Coletivo voltado para mães negras vai receber sede em breve

Motivadas, Letícia, Deby e outras mulheres estão criando um espaço fixo do Mães Pretas. Nesse local, as mães poderão levar os filhos para fazerem atividades culturais e também terão a possibilidade de participar de oficinas para aprender atividades no ramo da estética, por exemplo. A expectativa de Deby e Letícia é que o espaço do coletivo abra as portas em breve.

“Um lugar seguro para mim e para a minha filha. Um espaço seguro onde a gente tem liberdade para sermos nós mesmas, um lugar de trocas e acolhimento. É um ambiente seguro pra gente”, diz Letícia.

“Hoje eu me sinto muito mais assistente social e trancista. Consegui manter tudo com o empreender e se eu fiz por mim eu faço pelas outras. Ao longo dos anos todas as pessoas que passaram pelo salão, não só com tranças, outras áreas, a gente conseguiu direcionar. Então agora o principal objetivo está se realizando. Que é a gente ter essa formação, esse atendimento às pessoas que tem vontade de aprender algo, uma profissão, que só querem uma orientação ou que tem uma boa ideia e precisam de caminhos. Que a gente consiga fazer isso para mais. Não só para mim. Quero para outras mães, para outras Deboras”, conclui Deby.

Miss Curitiba estampa beleza e poder do Black Power

Idealizadora do Mães Pretas e mãe da Aurora, Letícia também foi vencedora do Miss Curitiba Universo em 2017. Foi assim que ela conheceu o salão da Deby. Ao aceitar participar do concurso, após receber um convite, ela decidiu que se apresentaria com o cabelo natural.

“No final de 2016 eu passei pela transição capilar, deixei meu cabelo natural pela primeira vez na vida e procurei na internet um salão afro para eu cortar meu cabelo. Ia participar do concurso do Miss Curitiba e queria tirar as pontinhas do cabelo. Era o primeiro corte com meu cabelo completamente natural que eu ia fazer. Foi o primeiro contato com ela”, relembra.

Campeã em 2017, Letícia foi a primeira e única mulher negra a ganhar o título em Curitiba. Depois de vencer a etapa, ela comenta que a coordenação do concurso sugeriu que ela alisasse o cabelo para a etapa estadual. Mas ela recusou e afirma que foi “com meu cabelo natural, do jeito que eu queria”. Em 2024 ela também ganhou o Miss Beleza Paraná, seu primeiro título estadual.

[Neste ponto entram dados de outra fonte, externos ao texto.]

$ cat src/rtl/mem_read.sv
// mem_read: load unit between the memory stage and the synchronous data RAM.
// Waits the RAM latency, extracts/extends the addressed byte/half/word, flags misaligned loads.
module mem_read #(
    parameter int ADDR_W  = 6,
    parameter int RAM_LAT = 1
) (
    input  logic              clk_dm,
    input  logic              rst_n,
    input  logic              ld_req,
    input  logic [2:0]        ld_type,
    input  logic [31:0]       ld_addr,
    output logic              ld_busy,
    output logic              ld_valid,
    output logic [31:0]       ld_data,
    output logic              ld_misalign,
    output logic [ADDR_W-1:0] ram_addr,
    input  logic [31:0]       ram_rdata
);
    typedef enum logic [1:0] {IDLE, WAIT, RESP} state_t;

    localparam logic [1:0] LAT_M1 = 2'(RAM_LAT - 1);

    state_t            state_q, state_d;
    logic [1:0]        cnt_q, cnt_d;
    logic [1:0]        off_q, off_d;
    logic [ADDR_W-1:0] waddr_q, waddr_d;
    logic [2:0]        type_q, type_d;
    logic              mis_q, mis_d;
    logic [31:0]       data_q, data_d;
    logic              req_mis;
    logic [7:0]        byte_sel;
    logic [15:0]       half_sel;
    logic [31:0]       ext;
    logic              unused_addr;

    assign unused_addr = ^ld_addr[31:ADDR_W+2];

    // ld_type[1:0]: 00 byte, 01 half, anything else word; ld_type[2] selects zero-extension
    always_comb begin
        req_mis  = (ld_type[1:0] == 2'b01) ? ld_addr[0] :
                   (ld_type[1:0] == 2'b00) ? 1'b0 : |ld_addr[1:0];
        byte_sel = ram_rdata[{off_q, 3'b000} +: 8];
        half_sel = off_q[1] ? ram_rdata[31:16] : ram_rdata[15:0];
        ext      = (type_q[1:0] == 2'b00) ? {{24{~type_q[2] & byte_sel[7]}}, byte_sel} :
                   (type_q[1:0] == 2'b01) ? {{16{~type_q[2] & half_sel[15]}}, half_sel} :
                   ram_rdata;
    end

    always_comb begin
        state_d = state_q;
        cnt_d   = cnt_q;
        off_d   = off_q;
        waddr_d = waddr_q;
        type_d  = type_q;
        mis_d   = mis_q;
        data_d  = data_q;
        case (state_q)
            IDLE: begin
                if (ld_req) begin
                    off_d   = ld_addr[1:0];
                    waddr_d = ld_addr[ADDR_W+1:2];
                    type_d  = ld_type;
                    mis_d   = req_mis;
                    cnt_d   = LAT_M1;
                    data_d  = req_mis ? 32'd0 : data_q;
                    state_d = req_mis ? RESP : WAIT;
                end
            end
            WAIT: begin
                if (cnt_q == 2'd0) begin
                    data_d  = ext;
                    state_d = RESP;
                end else begin
                    cnt_d = cnt_q - 2'd1;
                end
            end
            RESP:    state_d = IDLE;
            default: state_d = IDLE;
        endcase
    end

    always_ff @(posedge clk_dm) begin
        if (!rst_n) begin
            state_q <= IDLE;
            cnt_q   <= 2'd0;
            off_q   <= 2'd0;
            waddr_q <= '0;
            type_q  <= 3'd0;
            mis_q   <= 1'b0;
            data_q  <= 32'd0;
        end else begin
            state_q <= state_d;
            cnt_q   <= cnt_d;
            off_q   <= off_d;
            waddr_q <= waddr_d;
            type_q  <= type_d;
            mis_q   <= mis_d;
            data_q  <= data_d;
        end
    end

    // Address is held only while the RAM read is in flight; otherwise it tracks the CPU
    assign ram_addr    = (state_q == WAIT) ? waddr_q : ld_addr[ADDR_W+1:2];
    assign ld_busy     = state_q != IDLE;
    assign ld_valid    = state_q == RESP;
    assign ld_misalign = ld_valid & mis_q;
    assign ld_data     = data_q;
endmodule

$ cat config.mk
export PLATFORM = sky130hd
export DESIGN_NAME = mem_read
export DESIGN_NICKNAME = d
export VERILOG_FILES = /design/src/rtl/mem_read.sv
export SDC_FILE = /design/constraint.sdc
export NUM_CORES = 1
export LEC_CHECK = 0
export CAP_MARGIN = 10
export CORE_AREA = 2 2 85 87
export CTS_BUF_LIST = sky130_fd_sc_hd__clkbuf_4
export CTS_CLUSTER_DIAMETER = 80
export DETAILED_ROUTE_END_ITERATION = 16
export DIE_AREA = 0 0 87 89
export PLACE_DENSITY = 0.72
export SETUP_SLACK_MARGIN = 0.1
export SYNTH_ARGS = -nofsm -noshare
export SYNTH_HDL_FRONTEND = slang
export SYNTH_SLANG_ARGS = --single-unit
$ cat constraint.sdc
create_clock -name clk_dm -period 5.3 [get_ports clk_dm]
set_input_delay 1.06 -clock clk_dm [delete_from_list [all_inputs] [get_ports clk_dm]]
set_output_delay 1.06 -clock clk_dm [all_outputs]
set_load 0.03 [all_outputs]
* Yosys cells after proc, flatten, opt, wreduce, memory -nomap -nowiden
Index checks and enable logic that the tools add are counted.
** Operators by class
- $add $sub $neg :: 1
- Multipliers :: 0
- Shift-type cells :: 1
- Equal/unequal tests :: 8
- Divide/modulo/power cells :: 0
- Magnitude comparators :: 0
- Bitwise gates (word level) :: 4
- Reduce and logical (&&, ||, !) cells :: 11
- Muxes and demuxes :: 17
** Operator list (number)
- 32-bit two-way mux :: 5
- 32-bit one-hot mux with 2 select lines :: 1
- 32-bit by 6-bit variable part select with 8-bit output :: 1
- 16-bit two-way mux :: 1
- 2-bit two-way mux :: 5
- 2-bit logical NOT :: 4
- 2-bit != test (second input constant) :: 4
- 2-bit one-hot mux with 2 select lines :: 2
- 2-bit by 1-bit == test with 1-bit output (second input constant) :: 3
- 6-bit two-way mux :: 1
- 2-bit AND reduction :: 2
- 4-bit AND reduction :: 1
- 2-bit nonzero test :: 2
- 1-bit bitwise AND :: 3
- 3-bit AND reduction :: 1
- 2-bit == test (second input constant) :: 1
- 1-bit two-way mux :: 2
- 2-bit OR reduction :: 1
- 2-bit by 1-bit subtractor with 2-bit output (second input constant) :: 1
- 1-bit NOT :: 1
** Storage, ports and cells
- Word-level logic and storage cells :: 49
- Memory bits (writable) :: 0
- Bits in read-only memories :: 0
- Register bits :: 48
- Bits in latches :: 0
- Memories :: 0

* Depth between registers and ports, before layout
- Depth in word-level cells :: 6
- Depth in mapped cells :: 8
- Gate-level depth less buffers :: 6

* Least setup slack after synthesis
No wires, ideal clock.
- Path kind :: input -> register
- Start point :: input ld_req
- End point :: register data_q[22], in the netlist ld_data[22]
- Arrival time :: 2574 ps
- Setup time :: 122 ps
- Path slack :: 2604 ps
- Stages on the path :: 6
- Cell sequence :: or3b_4 > o32a_4 > and2_4 > buf_6 > buf_6 > a221o_1
** On the way
- Word-level cells in the longest chain between the ends :: 2
** RTL lines
- start: declaration :: line 9 : input logic ld_req,
- 2-bit != test (no line)
- 4-bit AND reduction (no line)
- end signal: assignment :: line 98 : data_q <= data_d;
- end: declaration :: line 29 : logic [31:0] data_q, data_d;
No other way between the ends.
A chain may end at the register's enable or synchronous reset.

* Worst setup path after layout
- Start point :: input ld_addr[5]
- End point :: output ram_addr[3]
** On the way
- Word-level cells in the longest chain between the ends :: 1
** RTL lines
- start: declaration :: line 11 : input logic [31:0] ld_addr,
- 6-bit two-way mux :: line 103 : assign ram_addr = (state_q == WAIT) ? waddr_q : ld_addr[ADDR_W+1:2];
- end: declaration :: line 16 : output logic [ADDR_W-1:0] ram_addr,
No other way between the ends.

==> metrics.yaml <==
floorplanning:
  die_h_um: 89
  num_rows: 30
  die_area_mm2: 0.00774
  die_w_um: 87
  ios: 111
  core_region_area_mm2: 0.00672
  initial_core_util_pct: 34.7
route:
  vias: 2186
  drcViolationCount: 0
  wl_per_cell_um: 15.4
  drtIter0Drc: 126
  dr.pass1.iters: 4
  postRouteWirelength_mm: 6.26
  vias_per_cell: 5.38
  final_antenna_net_count: 0
critical_path:
  worstPathArrival_ns: 2.36
  criticalPathCategory: "primary input to output port"
  crit_chain: "clkdlybuf4s50_1 > mux2_2 > clkdlybuf4s50_1"
  cp_slowest_stage_delay_ns: 0.66
  cp_slowest_cell: "clkdlybuf4s50_1"
  cpMostUsedCell: "clkdlybuf4s50_1"
  cp-end-kind: "output port"
  crit_fanout: 2
  start_kind: "primary input"
  cp.required_ns: 4.24
  rrSetupSlack_ns: 2.94
cts:
  clock_path_buffers: 2
  cts_tree: "done"
  cts_hold_repair.buffers: 0
  cts_setup_buffers: 0
  cts_max_level: 2
  clock-root-buffer: "clkbuf_4"
  clk_latency_ns: 0.37
  cts_sinks: 48
  cts_resized: 0
  clkTransAtPathRegs_ns: 0.15
  numCtsBuffers: 5
placement:
  dp_slack_ns: 1.73
  port_buffers: 86
  dp_hpwl_mm: 4.55
  routabilityCongestion: 0.840
global_routing:
  grt_overflow: 0
  antenna_found_initial: 0
  grt_max_degree: 28
  grt_use_total_pct: 16.3
  grt_pass1_wl_mm: 9.94
  grt_pass1_vias: 2088
layout:
  fin_util_pct: 48.8
  antenna_cells: 0
  synthToLayoutAreaGrowth_pct: 40.6
  nets: 396
  final_cell_mix: "86 x clkdlybuf4s50_1, 48 x dfxtp_1, 29 x nand2_1, 19 x inv_1, 19 x a221o_1"
  ff_latch_area_um2: 961
  final_common_cell: "clkdlybuf4s50_1"
  fill_cells: 635
  multiInputGateArea_mm2: 0.00122
  drive_above_1_share_pct: 7.36
yosys:
  avgSynthCellArea_um2: 9.41
  synth_edf_count: 0
  synth_nets: 319
  ys_seq_elements: 48
  ys_async_sr_fraction_pct: 0
  yosys_warnings: 0
  ys_types: 39
  ys_seq_area_share_pct: 41.2
  netlist_instances: 248
  synth_ff_type: "dfxtp_1"
  netlist_area_mm2: 0.00233
sta:
  finalMaxSlewViolations: 0
  rsz0062_at_grt: "false"
  final.setup_skew_ns: 0.0131
  max_freq_ghz: 0.292
  timing.final.crit_share_pct: 64.5
  fin_setup_tns_ns: 0
  setup_viol: 0
  hold_viol: 0
  final.setup.worst_slack_ns: 1.88
  maxSlewHeadroom_pct: 29.5
  worstMarginPinSlew_ns: 1.05
  period_needed_ns: 3.42
power:
  powerDensity_mw_per_mm2: 232
  p_int_uw: 524
  leakagePower_uw: 0.00118
  ir_drop_mv: 0.105
  power_uw: 760
  p_clk_share_pct: 23.1
  p_seq_share_pct: 52.4
  p_sw_uw: 237
  comb_power_share_pct: 24.5
  switching_share_pct: 31.2
min_path:
  hp-class: "flop to flop"
job:
  maxCapViolCount: 0
status:
  outcome: "completed"
-- through the flow --
step	cells	hold WS [ns]	area, um2
3_3_place_gp	398	0.453	3230
3_5_place_dp	398	0.449	3230
6_report	406	0.478	3280
5_1_grt	406	0.498	3280
2_1_floorplan	248	0.441	2330
4_1_cts	406	0.482	3280
-- state kept, by name (all words and copies together), names as in the netlist --
| name | flops |
|---|---|
| off_q | 2 |
| waddr_q | 6 |
| cnt_q | 2 |
| ld_data | 32 |
| type_q | 3 |
| mis_q | 1 |
| state_q | 2 |
-- cells by family (layout without fill, tap and decap cells) --
logic type | count (synthesis) | after routing | share of synthesized area (%)
adder cells (fa/ha/maj) | 1 | 1 | 0.536
AND/OR/NAND/NOR | 63 | 63 | 13.5
flip-flops | 48 | 48 | 41.2
AO/OA/AOI/OAI | 82 | 82 | 28.9
buffers and inverters | 37 | 115 | 6.70
multiplexers | 17 | 17 | 9.27
-- layout make-up --
type,instances,share of cell area (%)
multi-input cells,163,37.1
flip-flops and latches,48,29.3
repair buffers,88,26.7
well taps,80,3.05
inverters,19,2.17
clock buffers,5,1.14
clock inverters,3,0.572
-- path summary, 6_finish.rpt --
kind,from,to,cells past startpoint
worst max-delay path,ld_addr[5],ram_addr[3],3
worst min register to register,waddr_q[5]$_SDFFE_PN0P_,waddr_q[5]$_SDFFE_PN0P_,2
worst min-delay path,waddr_q[5]$_SDFFE_PN0P_,waddr_q[5]$_SDFFE_PN0P_,2
worst max register to register,cnt_q[0]$_SDFFE_PN0P_,ld_data[16]$_SDFFE_PN0P_,6
-- power groups by stage --
| stage | clock, uW | combinational [uW] | sequential, uW |
|---|---|---|---|
| after floorplan | 0 | 94.1 | 414 |
| after global placement | 0 | 185 | 405 |
| after detailed placement | 0 | 187 | 406 |
| after CTS | 181 | 188 | 398 |
| after global routing | 199 | 201 | 401 |
| final | 176 | 186 | 398 |
-- cells in the mapped netlist, drive strengths merged, types with 6 or more instances --
cell | number | area (um2)
a21boi | 16 | 120
a21oi | 9 | 45.0
a221o | 19 | 190
a22o | 7 | 61.3
buf | 6 | 40.0
clkbuf | 12 | 45.0
dfxtp | 48 | 961
inv | 19 | 71.3
mux2 | 7 | 78.8
mux2i | 7 | 70.1
nand2 | 29 | 109
nor2 | 9 | 33.8
nor3 | 6 | 30.0
-- layer usage --
layer | up-vias | track usage (%) | wire length [um]
li1 | 1081 | - | -
met1 | 1021 | 21.9 | 2850
met2 | 76 | 25.7 | 2890
met3 | 8 | 4.52 | 472
met4 | 0 | 4.26 | 53
met5 | - | 0 | 0
-- critical path, delay by kind of cell --
kind	cells	cell delay [ns]
buffers and inverters	2	1.14
muxes	1	0.15
(Power assumes the default switching activity.)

Para Letícia, o Dia da Consciência Negra é um momento de olhar para o que foi conquistado, agradecer as mulheres que vieram antes dela e lutaram pelo espaço e encontrar nelas mais força para continuar.

“É sempre isso para mim, olhar o quanto a gente já caminhou, o quanto as mulheres que vieram antes de mim já caminharam, lutaram para que eu tivesse hoje aqui, nos lugares que estou ocupando, trabalhando como comunicadora, modelo, fazendo tudo o que eu quero fazer. É sempre um dia de reflexão. De olhar para trás e agradecer a luta, reconhecer as que vieram antes e fizeram muito para que hoje eu estivesse aqui com a minha filha, bem e com mais força ainda para seguir lutando”, diz a Miss Curitiba.